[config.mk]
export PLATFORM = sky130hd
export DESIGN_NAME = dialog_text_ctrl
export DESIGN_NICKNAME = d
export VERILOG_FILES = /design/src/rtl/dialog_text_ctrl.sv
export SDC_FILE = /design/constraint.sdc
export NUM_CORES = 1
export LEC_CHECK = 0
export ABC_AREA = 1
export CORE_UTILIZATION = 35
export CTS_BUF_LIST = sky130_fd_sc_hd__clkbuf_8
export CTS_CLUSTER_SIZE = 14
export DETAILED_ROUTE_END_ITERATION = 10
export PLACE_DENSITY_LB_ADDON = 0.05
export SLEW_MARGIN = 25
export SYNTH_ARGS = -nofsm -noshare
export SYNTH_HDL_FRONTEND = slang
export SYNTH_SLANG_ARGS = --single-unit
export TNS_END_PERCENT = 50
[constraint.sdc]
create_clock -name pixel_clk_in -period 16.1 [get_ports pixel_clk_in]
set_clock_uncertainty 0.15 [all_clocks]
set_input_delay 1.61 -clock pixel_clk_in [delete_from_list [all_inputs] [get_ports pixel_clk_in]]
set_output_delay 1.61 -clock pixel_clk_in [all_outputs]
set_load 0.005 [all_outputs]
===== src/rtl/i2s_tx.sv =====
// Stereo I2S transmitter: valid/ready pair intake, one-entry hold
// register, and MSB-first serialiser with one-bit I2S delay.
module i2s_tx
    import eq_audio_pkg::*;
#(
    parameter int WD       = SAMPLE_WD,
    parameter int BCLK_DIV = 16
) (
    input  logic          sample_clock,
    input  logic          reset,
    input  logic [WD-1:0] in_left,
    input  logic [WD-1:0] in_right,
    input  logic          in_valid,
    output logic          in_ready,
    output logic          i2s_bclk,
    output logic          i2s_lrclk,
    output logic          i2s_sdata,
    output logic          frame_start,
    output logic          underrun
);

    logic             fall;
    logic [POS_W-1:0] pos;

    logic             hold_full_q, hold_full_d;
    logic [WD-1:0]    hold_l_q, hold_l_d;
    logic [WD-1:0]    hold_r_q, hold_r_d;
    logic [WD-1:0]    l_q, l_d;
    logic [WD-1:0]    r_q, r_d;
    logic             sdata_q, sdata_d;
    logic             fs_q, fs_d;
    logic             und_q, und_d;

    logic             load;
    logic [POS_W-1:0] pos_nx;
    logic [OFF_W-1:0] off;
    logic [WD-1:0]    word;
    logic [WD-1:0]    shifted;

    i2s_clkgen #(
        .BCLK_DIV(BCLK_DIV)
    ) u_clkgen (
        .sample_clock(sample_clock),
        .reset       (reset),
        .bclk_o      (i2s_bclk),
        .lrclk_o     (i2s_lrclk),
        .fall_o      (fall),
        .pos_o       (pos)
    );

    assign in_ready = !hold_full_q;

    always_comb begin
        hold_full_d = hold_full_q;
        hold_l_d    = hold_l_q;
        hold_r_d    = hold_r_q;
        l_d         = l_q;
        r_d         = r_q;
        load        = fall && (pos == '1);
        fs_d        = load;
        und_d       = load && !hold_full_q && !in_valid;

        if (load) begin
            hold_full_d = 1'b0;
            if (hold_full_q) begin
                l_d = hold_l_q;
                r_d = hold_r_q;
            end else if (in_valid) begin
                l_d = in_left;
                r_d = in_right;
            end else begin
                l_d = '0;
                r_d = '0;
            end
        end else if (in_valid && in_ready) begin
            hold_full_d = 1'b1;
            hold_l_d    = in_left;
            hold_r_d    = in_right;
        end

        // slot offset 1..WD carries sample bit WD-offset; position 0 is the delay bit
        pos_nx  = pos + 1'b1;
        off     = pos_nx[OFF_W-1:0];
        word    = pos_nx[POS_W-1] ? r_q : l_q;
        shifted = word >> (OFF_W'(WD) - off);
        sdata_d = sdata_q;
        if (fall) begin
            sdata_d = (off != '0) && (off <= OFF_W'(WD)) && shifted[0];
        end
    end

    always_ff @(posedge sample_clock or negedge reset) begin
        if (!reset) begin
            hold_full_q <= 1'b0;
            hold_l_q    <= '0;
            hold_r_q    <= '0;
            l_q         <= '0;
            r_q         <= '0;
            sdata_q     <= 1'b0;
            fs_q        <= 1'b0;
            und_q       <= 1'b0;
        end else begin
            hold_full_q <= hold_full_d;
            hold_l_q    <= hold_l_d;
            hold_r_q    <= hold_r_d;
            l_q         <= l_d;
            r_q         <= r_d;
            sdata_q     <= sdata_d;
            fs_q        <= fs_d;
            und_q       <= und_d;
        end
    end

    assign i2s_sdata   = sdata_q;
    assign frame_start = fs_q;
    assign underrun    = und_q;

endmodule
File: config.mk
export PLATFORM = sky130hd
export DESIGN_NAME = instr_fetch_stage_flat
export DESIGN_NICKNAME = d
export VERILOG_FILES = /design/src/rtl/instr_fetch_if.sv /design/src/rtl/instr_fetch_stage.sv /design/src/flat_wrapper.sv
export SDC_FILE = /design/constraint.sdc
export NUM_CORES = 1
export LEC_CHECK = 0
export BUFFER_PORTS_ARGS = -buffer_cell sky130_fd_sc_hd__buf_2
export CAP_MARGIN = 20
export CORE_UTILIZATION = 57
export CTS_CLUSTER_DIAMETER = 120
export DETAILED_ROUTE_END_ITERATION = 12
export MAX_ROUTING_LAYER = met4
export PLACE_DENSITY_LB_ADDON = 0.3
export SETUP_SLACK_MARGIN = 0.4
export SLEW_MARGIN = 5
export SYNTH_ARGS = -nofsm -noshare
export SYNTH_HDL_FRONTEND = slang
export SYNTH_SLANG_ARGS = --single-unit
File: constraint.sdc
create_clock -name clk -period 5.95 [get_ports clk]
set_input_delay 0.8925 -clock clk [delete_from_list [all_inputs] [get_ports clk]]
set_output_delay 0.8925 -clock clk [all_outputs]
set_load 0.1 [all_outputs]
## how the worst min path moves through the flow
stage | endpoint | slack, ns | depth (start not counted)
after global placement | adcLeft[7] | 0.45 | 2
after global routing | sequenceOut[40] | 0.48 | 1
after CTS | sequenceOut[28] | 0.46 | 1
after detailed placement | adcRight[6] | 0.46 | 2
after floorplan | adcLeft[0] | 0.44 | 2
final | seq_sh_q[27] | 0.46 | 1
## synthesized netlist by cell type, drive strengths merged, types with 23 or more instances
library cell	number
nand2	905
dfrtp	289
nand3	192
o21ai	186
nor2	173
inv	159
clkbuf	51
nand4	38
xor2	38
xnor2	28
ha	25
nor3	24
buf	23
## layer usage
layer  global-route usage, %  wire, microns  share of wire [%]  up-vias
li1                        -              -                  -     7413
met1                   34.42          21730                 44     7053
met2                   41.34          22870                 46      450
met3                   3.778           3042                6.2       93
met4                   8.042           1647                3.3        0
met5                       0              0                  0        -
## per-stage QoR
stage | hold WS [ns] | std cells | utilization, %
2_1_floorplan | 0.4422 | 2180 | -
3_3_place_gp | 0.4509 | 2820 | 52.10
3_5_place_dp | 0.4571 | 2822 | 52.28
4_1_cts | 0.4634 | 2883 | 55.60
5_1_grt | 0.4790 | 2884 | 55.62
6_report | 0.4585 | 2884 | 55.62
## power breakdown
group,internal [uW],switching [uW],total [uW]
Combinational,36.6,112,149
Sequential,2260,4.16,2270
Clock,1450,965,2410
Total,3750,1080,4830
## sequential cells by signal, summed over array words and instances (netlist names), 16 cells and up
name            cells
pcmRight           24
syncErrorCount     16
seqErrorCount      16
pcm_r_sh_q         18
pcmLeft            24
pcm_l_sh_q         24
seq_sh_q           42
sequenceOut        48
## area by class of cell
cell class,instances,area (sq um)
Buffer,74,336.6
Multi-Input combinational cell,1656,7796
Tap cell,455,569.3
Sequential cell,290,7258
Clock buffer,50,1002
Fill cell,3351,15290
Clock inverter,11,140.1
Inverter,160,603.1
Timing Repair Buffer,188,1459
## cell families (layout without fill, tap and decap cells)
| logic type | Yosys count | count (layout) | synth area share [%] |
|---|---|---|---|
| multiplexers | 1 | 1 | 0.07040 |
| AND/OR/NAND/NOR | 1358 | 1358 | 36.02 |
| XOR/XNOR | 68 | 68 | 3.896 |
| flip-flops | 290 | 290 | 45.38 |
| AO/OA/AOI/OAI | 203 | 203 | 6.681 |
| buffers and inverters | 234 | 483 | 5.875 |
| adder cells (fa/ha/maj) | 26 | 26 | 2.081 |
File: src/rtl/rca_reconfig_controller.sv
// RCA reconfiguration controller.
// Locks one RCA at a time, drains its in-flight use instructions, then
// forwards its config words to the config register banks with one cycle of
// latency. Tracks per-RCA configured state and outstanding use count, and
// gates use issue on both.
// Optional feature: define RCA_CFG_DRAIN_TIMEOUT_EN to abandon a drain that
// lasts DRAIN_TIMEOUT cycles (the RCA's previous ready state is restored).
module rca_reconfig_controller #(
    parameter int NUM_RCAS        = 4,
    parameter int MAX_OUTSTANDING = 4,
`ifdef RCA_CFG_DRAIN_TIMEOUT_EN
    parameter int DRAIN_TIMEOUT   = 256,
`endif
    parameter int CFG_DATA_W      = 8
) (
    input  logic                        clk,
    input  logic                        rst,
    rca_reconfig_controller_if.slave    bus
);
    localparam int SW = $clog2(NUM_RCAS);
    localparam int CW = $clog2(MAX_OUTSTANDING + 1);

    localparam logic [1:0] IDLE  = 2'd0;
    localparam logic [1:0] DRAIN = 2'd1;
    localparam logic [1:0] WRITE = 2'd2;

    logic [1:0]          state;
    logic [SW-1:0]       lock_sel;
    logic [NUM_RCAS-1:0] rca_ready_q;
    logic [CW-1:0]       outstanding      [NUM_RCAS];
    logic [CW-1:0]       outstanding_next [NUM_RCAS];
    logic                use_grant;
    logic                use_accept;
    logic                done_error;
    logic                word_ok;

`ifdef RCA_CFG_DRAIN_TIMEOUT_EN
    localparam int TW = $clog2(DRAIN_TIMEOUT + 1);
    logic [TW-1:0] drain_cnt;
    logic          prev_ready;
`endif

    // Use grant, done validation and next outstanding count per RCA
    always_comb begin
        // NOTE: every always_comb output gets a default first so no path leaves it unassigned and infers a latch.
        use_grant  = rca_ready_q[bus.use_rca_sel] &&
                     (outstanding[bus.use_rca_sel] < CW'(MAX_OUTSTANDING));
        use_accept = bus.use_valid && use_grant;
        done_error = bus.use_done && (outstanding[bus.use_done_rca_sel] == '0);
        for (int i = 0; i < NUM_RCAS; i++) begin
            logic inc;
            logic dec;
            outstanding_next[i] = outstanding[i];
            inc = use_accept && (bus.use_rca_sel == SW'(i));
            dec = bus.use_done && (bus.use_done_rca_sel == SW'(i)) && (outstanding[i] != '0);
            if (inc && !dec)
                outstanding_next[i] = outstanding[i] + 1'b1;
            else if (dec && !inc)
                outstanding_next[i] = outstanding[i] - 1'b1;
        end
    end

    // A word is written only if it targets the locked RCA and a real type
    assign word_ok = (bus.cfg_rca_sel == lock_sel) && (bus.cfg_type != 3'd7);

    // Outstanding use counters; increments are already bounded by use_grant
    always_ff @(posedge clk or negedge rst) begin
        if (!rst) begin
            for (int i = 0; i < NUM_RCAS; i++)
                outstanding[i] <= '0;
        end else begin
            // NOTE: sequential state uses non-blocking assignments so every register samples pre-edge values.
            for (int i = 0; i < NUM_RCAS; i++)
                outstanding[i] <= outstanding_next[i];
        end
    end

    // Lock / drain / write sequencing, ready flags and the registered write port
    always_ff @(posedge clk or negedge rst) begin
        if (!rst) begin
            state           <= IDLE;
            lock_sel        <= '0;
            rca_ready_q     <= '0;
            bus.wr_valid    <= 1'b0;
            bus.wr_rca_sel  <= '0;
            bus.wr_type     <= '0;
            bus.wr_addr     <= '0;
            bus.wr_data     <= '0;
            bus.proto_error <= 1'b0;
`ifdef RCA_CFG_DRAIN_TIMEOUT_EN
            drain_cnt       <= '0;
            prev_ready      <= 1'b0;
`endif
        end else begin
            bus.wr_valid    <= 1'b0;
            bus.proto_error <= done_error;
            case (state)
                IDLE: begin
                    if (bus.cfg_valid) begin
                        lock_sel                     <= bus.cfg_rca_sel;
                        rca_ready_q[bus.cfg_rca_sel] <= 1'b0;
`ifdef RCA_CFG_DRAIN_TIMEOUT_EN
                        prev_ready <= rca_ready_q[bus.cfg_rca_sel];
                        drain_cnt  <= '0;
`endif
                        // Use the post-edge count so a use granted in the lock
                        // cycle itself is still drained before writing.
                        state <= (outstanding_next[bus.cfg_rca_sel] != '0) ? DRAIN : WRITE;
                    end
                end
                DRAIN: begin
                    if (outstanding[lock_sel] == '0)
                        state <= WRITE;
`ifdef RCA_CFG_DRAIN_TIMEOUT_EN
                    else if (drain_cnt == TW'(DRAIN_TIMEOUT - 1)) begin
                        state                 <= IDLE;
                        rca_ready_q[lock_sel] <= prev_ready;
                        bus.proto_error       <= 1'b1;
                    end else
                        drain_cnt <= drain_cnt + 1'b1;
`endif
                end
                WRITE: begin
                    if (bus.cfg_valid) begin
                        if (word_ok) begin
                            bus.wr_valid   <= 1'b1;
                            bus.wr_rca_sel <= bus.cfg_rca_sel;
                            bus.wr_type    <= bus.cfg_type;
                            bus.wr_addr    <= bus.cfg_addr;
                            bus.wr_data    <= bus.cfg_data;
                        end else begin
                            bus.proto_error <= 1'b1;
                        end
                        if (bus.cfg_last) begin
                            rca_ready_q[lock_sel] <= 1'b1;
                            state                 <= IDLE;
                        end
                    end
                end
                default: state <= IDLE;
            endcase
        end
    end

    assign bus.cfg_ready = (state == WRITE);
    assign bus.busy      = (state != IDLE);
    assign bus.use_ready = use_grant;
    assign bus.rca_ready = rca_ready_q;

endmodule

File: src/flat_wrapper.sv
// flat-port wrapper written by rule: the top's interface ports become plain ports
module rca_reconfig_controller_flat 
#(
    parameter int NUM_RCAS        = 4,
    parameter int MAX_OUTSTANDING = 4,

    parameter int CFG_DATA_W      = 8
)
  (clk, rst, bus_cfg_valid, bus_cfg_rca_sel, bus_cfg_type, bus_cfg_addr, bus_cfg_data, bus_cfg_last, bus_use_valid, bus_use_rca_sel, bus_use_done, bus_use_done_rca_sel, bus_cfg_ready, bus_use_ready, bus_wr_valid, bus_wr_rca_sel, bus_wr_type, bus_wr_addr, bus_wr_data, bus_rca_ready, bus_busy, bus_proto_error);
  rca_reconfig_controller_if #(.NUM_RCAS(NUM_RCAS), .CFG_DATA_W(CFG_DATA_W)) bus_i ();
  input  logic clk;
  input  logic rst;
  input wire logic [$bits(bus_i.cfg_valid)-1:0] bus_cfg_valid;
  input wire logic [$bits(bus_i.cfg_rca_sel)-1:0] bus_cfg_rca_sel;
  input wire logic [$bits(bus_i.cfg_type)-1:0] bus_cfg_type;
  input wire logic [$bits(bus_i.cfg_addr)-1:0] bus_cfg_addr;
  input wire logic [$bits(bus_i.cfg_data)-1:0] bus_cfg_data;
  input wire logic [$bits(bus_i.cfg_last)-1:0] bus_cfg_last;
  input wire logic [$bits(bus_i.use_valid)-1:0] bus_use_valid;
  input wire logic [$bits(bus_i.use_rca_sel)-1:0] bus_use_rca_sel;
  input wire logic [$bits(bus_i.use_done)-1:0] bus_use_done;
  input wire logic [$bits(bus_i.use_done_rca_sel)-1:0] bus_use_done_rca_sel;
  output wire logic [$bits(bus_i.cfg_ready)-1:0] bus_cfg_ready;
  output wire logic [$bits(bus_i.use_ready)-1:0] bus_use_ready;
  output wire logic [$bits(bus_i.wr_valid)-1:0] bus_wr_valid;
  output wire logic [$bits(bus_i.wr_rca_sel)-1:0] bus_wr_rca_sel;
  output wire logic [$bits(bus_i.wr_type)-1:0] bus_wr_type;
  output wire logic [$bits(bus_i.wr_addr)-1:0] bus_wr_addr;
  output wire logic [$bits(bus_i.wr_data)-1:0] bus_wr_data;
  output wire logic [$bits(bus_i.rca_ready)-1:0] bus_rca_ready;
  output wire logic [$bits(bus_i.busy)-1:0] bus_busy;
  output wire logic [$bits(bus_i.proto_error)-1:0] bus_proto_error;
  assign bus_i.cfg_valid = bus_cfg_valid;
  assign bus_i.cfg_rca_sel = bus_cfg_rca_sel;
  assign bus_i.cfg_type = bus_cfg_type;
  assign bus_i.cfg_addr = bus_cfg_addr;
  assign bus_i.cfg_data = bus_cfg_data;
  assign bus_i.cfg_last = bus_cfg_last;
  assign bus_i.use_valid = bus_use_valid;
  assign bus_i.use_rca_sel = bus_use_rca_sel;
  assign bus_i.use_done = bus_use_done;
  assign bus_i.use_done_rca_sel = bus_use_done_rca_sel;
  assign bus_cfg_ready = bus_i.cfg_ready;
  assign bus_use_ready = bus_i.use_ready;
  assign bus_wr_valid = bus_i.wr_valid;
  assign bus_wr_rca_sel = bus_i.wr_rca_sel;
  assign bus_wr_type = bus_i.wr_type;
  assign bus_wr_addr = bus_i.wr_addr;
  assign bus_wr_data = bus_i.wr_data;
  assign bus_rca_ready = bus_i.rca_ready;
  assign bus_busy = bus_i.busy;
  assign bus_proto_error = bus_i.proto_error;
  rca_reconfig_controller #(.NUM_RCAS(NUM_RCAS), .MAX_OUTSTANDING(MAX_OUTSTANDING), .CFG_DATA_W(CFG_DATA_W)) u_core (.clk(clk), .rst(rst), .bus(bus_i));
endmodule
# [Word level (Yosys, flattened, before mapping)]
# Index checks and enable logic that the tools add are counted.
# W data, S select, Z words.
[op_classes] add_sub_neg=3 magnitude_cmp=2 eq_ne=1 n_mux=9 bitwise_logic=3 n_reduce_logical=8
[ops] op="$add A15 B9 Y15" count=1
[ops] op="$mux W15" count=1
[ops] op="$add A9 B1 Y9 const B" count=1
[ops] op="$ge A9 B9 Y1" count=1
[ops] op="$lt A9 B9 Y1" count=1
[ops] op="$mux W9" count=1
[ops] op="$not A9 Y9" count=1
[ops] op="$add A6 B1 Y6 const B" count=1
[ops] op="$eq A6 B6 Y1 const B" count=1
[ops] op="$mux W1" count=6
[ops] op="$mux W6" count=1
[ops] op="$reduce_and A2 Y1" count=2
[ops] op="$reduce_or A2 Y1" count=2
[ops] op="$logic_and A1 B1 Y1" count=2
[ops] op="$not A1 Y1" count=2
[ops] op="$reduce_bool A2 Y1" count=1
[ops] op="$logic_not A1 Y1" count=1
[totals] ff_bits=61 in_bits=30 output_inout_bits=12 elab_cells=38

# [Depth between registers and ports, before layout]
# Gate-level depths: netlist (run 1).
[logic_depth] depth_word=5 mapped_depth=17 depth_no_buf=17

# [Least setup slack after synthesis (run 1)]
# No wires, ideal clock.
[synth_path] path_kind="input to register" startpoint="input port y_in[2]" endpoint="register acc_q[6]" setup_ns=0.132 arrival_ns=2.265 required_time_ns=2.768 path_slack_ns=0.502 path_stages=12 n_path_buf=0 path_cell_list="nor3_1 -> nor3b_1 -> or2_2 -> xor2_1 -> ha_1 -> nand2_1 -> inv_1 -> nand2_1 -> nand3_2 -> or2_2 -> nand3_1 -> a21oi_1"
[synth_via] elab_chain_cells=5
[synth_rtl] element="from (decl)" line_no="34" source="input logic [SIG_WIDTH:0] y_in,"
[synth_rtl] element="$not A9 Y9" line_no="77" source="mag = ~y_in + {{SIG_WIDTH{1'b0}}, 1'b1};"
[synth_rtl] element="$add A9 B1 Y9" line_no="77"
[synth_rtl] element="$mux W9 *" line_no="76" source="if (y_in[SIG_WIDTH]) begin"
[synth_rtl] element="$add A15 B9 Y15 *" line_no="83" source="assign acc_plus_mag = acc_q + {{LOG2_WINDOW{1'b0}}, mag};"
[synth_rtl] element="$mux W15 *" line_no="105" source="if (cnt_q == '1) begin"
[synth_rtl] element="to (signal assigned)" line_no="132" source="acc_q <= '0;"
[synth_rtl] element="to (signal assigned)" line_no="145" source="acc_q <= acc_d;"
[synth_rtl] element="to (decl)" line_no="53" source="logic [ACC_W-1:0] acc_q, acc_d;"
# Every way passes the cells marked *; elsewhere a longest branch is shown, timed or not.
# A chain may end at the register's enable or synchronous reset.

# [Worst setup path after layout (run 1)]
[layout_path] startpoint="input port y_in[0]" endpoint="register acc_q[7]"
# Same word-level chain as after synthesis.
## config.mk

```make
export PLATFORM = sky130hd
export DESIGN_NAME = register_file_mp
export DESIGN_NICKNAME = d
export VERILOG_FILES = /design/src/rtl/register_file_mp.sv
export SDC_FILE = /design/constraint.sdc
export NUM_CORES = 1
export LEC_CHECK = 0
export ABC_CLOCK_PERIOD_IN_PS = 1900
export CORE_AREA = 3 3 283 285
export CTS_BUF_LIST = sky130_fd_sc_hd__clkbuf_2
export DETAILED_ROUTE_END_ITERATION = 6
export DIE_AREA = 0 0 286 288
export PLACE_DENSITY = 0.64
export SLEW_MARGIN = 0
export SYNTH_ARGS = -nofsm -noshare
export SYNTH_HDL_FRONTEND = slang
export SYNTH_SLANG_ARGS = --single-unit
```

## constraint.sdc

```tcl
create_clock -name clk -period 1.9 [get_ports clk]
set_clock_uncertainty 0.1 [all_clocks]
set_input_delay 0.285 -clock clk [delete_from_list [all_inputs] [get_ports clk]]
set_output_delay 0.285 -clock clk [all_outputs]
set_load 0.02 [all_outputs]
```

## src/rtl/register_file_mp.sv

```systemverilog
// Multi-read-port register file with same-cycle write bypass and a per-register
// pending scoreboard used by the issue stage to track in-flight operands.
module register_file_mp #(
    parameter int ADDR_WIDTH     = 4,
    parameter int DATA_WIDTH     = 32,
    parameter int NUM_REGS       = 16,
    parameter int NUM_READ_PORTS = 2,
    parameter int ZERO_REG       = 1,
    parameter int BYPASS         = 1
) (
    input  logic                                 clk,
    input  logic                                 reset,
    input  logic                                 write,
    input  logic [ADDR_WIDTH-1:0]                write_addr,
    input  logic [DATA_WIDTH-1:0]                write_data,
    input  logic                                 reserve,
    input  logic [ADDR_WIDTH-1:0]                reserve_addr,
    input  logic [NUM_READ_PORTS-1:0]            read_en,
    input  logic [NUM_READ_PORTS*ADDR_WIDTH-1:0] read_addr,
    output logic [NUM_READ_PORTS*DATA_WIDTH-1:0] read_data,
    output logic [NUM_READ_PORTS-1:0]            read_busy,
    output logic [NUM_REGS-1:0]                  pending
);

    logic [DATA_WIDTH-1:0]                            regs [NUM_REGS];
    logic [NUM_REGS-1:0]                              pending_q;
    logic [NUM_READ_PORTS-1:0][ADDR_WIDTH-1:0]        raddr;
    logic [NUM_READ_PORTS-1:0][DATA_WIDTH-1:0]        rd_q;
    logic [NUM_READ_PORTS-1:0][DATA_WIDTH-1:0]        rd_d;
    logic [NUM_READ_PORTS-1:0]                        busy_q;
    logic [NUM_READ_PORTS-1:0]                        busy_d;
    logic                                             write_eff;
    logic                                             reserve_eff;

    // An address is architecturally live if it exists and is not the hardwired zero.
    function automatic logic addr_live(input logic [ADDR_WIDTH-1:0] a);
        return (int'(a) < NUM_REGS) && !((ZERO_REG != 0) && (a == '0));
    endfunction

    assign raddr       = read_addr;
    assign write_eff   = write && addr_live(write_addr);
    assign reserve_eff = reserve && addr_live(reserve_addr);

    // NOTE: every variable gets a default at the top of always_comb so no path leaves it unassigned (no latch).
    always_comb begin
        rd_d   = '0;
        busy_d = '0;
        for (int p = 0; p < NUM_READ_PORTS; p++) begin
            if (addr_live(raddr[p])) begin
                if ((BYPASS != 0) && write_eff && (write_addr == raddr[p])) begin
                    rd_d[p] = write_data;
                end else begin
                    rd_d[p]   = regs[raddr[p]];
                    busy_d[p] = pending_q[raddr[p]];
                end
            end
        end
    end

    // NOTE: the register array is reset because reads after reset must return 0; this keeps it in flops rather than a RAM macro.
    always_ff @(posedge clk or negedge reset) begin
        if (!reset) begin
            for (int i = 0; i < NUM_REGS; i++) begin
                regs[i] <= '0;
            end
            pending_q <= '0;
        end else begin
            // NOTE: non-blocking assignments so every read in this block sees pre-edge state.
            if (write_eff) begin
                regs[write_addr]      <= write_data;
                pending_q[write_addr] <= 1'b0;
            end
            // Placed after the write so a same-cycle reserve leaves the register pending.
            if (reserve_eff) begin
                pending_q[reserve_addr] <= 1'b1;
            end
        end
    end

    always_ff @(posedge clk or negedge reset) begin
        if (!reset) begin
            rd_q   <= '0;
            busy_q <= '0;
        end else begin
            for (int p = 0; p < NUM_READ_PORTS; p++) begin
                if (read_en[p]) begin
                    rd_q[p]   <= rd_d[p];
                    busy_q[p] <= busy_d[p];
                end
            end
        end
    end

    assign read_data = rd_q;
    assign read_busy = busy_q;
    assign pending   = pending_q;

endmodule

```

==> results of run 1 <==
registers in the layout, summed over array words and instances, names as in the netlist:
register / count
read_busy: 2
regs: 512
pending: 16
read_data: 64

======

### THE PROBLEM
From the records above, reproduce exactly the lines from the one with "## how the worst" to the one with "2_1_floorplan | 0.4422", both included, and no others.

### PROBLEM SOLUTION
## how the worst min path moves through the flow
stage | endpoint | slack, ns | depth (start not counted)
after global placement | adcLeft[7] | 0.45 | 2
after global routing | sequenceOut[40] | 0.48 | 1
after CTS | sequenceOut[28] | 0.46 | 1
after detailed placement | adcRight[6] | 0.46 | 2
after floorplan | adcLeft[0] | 0.44 | 2
final | seq_sh_q[27] | 0.46 | 1
## synthesized netlist by cell type, drive strengths merged, types with 23 or more instances
library cell	number
nand2	905
dfrtp	289
nand3	192
o21ai	186
nor2	173
inv	159
clkbuf	51
nand4	38
xor2	38
xnor2	28
ha	25
nor3	24
buf	23
## layer usage
layer  global-route usage, %  wire, microns  share of wire [%]  up-vias
li1                        -              -                  -     7413
met1                   34.42          21730                 44     7053
met2                   41.34          22870                 46      450
met3                   3.778           3042                6.2       93
met4                   8.042           1647                3.3        0
met5                       0              0                  0        -
## per-stage QoR
stage | hold WS [ns] | std cells | utilization, %
2_1_floorplan | 0.4422 | 2180 | -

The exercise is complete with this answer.